▶ EXERCISE OBJECTIVE
All lines below containing the string "that" are to be copied.

▶ DATA TO USE
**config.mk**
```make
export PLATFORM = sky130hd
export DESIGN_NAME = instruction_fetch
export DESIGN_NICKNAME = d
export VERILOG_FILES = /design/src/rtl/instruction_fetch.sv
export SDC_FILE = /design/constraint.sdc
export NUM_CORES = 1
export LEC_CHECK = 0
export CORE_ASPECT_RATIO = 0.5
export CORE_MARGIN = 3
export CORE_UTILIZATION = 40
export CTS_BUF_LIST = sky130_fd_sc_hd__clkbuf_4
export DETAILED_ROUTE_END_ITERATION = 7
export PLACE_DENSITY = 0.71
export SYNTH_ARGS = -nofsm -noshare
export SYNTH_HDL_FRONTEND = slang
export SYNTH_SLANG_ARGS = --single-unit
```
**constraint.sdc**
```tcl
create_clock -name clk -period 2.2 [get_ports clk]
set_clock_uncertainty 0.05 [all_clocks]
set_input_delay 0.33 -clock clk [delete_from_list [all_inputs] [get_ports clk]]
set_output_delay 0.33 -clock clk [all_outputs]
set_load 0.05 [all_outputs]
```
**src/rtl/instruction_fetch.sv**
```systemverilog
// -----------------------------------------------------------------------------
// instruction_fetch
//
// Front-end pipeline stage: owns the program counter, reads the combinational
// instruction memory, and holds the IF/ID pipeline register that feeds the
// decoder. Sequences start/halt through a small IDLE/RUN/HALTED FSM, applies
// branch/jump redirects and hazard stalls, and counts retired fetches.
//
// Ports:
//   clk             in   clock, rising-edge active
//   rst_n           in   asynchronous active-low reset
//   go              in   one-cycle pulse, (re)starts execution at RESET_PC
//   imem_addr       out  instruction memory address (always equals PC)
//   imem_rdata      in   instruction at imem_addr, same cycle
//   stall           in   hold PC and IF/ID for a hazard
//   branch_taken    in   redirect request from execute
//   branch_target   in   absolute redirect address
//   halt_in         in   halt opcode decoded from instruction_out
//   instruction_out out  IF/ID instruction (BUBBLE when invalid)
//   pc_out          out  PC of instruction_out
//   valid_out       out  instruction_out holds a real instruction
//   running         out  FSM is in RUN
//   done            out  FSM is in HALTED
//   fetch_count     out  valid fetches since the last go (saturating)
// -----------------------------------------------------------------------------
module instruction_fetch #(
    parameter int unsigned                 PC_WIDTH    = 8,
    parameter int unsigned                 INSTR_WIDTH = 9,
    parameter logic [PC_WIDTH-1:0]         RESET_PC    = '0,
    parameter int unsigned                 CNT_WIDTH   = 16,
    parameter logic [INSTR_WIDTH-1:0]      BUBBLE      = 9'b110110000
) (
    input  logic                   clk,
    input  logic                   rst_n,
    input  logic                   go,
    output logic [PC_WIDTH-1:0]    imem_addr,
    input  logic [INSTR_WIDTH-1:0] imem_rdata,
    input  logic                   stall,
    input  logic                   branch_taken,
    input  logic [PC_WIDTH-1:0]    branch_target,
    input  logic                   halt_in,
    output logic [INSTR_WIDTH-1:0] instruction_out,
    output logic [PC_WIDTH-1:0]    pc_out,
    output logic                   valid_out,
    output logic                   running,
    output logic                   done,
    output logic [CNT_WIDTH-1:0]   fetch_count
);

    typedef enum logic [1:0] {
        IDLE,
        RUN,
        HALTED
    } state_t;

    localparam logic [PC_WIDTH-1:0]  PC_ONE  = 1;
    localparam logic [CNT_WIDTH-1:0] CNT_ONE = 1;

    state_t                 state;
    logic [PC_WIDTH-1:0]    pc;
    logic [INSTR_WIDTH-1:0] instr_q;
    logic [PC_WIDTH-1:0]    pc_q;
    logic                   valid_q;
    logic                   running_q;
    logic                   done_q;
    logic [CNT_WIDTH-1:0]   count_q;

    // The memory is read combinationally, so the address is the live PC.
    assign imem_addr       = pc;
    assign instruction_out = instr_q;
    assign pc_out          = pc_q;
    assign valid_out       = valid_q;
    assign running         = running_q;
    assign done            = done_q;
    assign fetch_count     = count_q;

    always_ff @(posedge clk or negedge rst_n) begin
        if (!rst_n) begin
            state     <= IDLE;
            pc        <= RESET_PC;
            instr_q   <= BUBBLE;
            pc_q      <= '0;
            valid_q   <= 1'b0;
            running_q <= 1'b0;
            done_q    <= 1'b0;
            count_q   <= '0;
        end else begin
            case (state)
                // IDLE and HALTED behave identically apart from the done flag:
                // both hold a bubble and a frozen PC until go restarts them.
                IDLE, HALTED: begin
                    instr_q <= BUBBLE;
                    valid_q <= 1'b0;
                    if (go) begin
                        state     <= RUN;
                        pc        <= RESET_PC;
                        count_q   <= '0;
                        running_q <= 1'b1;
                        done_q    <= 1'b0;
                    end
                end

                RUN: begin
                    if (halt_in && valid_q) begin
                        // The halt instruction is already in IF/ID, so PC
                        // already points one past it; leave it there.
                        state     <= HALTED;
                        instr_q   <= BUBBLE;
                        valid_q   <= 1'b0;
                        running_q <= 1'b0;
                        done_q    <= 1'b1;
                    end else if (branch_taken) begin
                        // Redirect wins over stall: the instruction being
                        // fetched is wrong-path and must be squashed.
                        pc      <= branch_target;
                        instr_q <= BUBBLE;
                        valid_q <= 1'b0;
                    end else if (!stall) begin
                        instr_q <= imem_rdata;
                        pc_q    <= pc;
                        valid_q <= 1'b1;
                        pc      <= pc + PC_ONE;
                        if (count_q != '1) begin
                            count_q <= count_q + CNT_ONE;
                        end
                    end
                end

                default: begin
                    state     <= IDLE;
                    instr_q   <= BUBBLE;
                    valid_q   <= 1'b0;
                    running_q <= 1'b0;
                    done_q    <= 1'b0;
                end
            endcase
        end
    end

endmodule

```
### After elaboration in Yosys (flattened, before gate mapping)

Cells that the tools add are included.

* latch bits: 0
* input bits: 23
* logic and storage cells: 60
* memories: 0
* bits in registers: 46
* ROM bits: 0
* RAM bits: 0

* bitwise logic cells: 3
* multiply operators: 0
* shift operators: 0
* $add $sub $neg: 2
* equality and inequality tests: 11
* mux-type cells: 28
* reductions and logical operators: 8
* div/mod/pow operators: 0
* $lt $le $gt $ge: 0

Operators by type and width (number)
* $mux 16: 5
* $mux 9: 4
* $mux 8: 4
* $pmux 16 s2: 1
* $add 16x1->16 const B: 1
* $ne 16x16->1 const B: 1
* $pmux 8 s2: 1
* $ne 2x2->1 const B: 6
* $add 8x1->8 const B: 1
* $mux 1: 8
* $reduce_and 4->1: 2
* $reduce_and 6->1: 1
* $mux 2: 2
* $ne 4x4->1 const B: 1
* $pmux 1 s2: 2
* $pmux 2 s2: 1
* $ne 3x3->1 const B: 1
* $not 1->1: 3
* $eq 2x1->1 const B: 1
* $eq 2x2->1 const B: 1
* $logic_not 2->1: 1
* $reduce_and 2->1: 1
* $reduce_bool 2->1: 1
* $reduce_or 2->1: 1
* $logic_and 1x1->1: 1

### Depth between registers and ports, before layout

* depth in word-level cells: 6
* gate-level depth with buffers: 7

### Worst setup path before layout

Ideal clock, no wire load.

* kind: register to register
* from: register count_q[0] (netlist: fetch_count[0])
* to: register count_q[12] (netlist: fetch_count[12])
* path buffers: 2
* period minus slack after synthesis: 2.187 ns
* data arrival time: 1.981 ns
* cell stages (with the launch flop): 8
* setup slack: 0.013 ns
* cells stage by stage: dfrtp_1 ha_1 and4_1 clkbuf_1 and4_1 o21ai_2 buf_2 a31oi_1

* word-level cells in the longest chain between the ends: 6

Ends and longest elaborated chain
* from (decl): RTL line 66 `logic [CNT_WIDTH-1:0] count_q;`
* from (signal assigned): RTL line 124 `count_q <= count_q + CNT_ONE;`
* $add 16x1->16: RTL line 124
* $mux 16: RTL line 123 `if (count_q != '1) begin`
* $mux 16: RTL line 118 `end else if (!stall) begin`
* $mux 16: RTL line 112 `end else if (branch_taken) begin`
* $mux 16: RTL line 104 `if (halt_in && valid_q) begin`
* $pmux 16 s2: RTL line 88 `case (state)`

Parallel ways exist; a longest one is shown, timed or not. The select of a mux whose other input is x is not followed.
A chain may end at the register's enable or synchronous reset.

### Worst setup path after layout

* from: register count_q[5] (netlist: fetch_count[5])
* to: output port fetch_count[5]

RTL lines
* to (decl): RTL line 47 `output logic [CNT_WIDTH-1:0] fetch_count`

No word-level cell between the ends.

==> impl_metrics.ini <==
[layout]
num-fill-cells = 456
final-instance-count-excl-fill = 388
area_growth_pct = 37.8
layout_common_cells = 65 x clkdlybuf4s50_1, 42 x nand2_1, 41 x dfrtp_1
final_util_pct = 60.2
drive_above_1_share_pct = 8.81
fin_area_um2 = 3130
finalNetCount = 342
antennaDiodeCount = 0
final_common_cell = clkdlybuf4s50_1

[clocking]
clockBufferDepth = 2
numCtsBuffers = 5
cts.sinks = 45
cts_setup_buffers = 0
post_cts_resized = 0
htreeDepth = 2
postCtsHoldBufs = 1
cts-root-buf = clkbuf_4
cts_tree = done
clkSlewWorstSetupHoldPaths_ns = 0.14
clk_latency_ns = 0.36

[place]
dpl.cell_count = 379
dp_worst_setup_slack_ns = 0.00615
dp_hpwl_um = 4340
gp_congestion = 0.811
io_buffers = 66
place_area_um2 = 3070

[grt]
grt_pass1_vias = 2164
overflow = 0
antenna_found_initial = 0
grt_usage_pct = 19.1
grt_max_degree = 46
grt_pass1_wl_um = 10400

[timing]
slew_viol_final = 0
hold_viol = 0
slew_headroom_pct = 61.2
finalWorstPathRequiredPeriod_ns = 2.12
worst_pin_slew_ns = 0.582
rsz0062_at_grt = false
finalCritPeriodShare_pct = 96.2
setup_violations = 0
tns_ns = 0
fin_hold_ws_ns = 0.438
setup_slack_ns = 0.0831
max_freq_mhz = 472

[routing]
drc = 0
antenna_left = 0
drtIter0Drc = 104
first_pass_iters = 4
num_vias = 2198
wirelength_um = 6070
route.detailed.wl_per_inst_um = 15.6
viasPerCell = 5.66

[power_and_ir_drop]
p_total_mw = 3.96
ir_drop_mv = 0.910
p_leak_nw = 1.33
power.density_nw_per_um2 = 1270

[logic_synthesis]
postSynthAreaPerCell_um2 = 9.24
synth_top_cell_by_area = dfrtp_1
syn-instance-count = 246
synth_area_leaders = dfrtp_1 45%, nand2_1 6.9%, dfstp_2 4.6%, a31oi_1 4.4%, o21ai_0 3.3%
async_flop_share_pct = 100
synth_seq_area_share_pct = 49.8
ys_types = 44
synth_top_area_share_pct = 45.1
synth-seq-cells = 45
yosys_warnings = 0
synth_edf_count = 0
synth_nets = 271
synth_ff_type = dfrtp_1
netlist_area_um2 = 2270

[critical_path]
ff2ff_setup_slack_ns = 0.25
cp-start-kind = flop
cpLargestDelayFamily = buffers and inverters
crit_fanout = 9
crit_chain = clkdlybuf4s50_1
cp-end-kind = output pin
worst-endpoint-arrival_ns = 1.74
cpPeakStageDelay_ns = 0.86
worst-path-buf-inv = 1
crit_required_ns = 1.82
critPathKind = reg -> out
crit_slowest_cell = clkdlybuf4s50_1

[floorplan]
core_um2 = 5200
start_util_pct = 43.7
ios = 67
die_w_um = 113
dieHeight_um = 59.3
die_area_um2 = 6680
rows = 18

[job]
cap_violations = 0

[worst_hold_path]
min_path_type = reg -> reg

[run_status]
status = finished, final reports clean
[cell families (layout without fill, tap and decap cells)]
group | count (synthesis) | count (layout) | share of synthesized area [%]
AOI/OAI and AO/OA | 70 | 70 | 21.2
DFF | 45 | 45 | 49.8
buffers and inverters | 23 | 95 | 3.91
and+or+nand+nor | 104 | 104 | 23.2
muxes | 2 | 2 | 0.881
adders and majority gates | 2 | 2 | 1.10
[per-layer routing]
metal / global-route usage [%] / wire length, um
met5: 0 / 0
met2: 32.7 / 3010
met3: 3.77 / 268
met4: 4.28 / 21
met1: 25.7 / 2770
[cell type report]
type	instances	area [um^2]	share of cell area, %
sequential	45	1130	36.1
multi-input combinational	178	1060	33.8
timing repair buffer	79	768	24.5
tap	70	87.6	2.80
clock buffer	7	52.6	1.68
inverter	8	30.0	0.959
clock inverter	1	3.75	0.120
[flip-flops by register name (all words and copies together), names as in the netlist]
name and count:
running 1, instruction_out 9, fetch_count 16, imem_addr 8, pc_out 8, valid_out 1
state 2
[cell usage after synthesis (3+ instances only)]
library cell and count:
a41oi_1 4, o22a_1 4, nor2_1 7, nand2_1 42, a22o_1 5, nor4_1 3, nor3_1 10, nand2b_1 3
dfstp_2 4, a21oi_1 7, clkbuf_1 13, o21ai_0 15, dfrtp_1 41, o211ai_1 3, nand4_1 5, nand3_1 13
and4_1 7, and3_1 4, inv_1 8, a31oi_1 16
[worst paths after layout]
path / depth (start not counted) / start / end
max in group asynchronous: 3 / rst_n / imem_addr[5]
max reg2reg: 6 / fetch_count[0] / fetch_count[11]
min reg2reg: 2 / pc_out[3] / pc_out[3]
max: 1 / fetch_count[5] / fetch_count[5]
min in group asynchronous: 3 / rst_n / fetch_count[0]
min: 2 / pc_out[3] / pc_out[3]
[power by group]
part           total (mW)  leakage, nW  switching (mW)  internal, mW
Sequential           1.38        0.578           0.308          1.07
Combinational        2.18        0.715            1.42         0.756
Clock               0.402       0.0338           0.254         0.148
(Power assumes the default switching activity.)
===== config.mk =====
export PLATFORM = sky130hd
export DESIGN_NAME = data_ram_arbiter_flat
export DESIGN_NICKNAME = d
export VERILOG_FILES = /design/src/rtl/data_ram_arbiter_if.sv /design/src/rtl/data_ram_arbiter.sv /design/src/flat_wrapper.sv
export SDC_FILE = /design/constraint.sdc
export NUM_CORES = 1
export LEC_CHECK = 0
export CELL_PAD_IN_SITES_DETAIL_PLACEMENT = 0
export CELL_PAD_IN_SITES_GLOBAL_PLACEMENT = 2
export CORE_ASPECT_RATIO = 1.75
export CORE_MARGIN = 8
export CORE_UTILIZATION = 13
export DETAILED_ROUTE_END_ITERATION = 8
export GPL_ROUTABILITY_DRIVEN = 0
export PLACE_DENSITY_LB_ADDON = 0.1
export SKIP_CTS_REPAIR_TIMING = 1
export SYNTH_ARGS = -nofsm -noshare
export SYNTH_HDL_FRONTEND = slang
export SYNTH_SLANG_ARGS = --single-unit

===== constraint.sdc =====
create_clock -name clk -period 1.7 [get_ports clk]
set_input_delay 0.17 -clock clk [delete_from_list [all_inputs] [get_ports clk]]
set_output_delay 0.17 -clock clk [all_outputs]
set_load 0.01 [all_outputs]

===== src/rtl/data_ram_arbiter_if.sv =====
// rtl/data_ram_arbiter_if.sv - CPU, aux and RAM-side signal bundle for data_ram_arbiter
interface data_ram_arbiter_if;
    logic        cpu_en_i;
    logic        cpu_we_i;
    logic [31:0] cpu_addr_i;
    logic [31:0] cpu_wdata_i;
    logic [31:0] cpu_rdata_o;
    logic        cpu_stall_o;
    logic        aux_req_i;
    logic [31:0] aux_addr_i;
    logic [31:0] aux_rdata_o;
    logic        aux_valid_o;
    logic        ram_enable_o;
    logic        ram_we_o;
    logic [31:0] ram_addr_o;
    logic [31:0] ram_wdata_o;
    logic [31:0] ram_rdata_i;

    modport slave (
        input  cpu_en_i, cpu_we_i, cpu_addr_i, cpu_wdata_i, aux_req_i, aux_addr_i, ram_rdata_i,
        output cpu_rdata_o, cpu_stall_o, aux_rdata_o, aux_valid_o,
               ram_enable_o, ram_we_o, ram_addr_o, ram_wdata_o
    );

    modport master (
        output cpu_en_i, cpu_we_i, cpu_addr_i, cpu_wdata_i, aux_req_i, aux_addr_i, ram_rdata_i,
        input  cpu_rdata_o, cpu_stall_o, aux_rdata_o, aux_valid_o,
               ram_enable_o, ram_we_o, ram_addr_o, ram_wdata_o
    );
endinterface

▶ SOLUTION TO THIS TASK
// instruction memory, and holds the IF/ID pipeline register that feeds the
Cells that the tools add are included.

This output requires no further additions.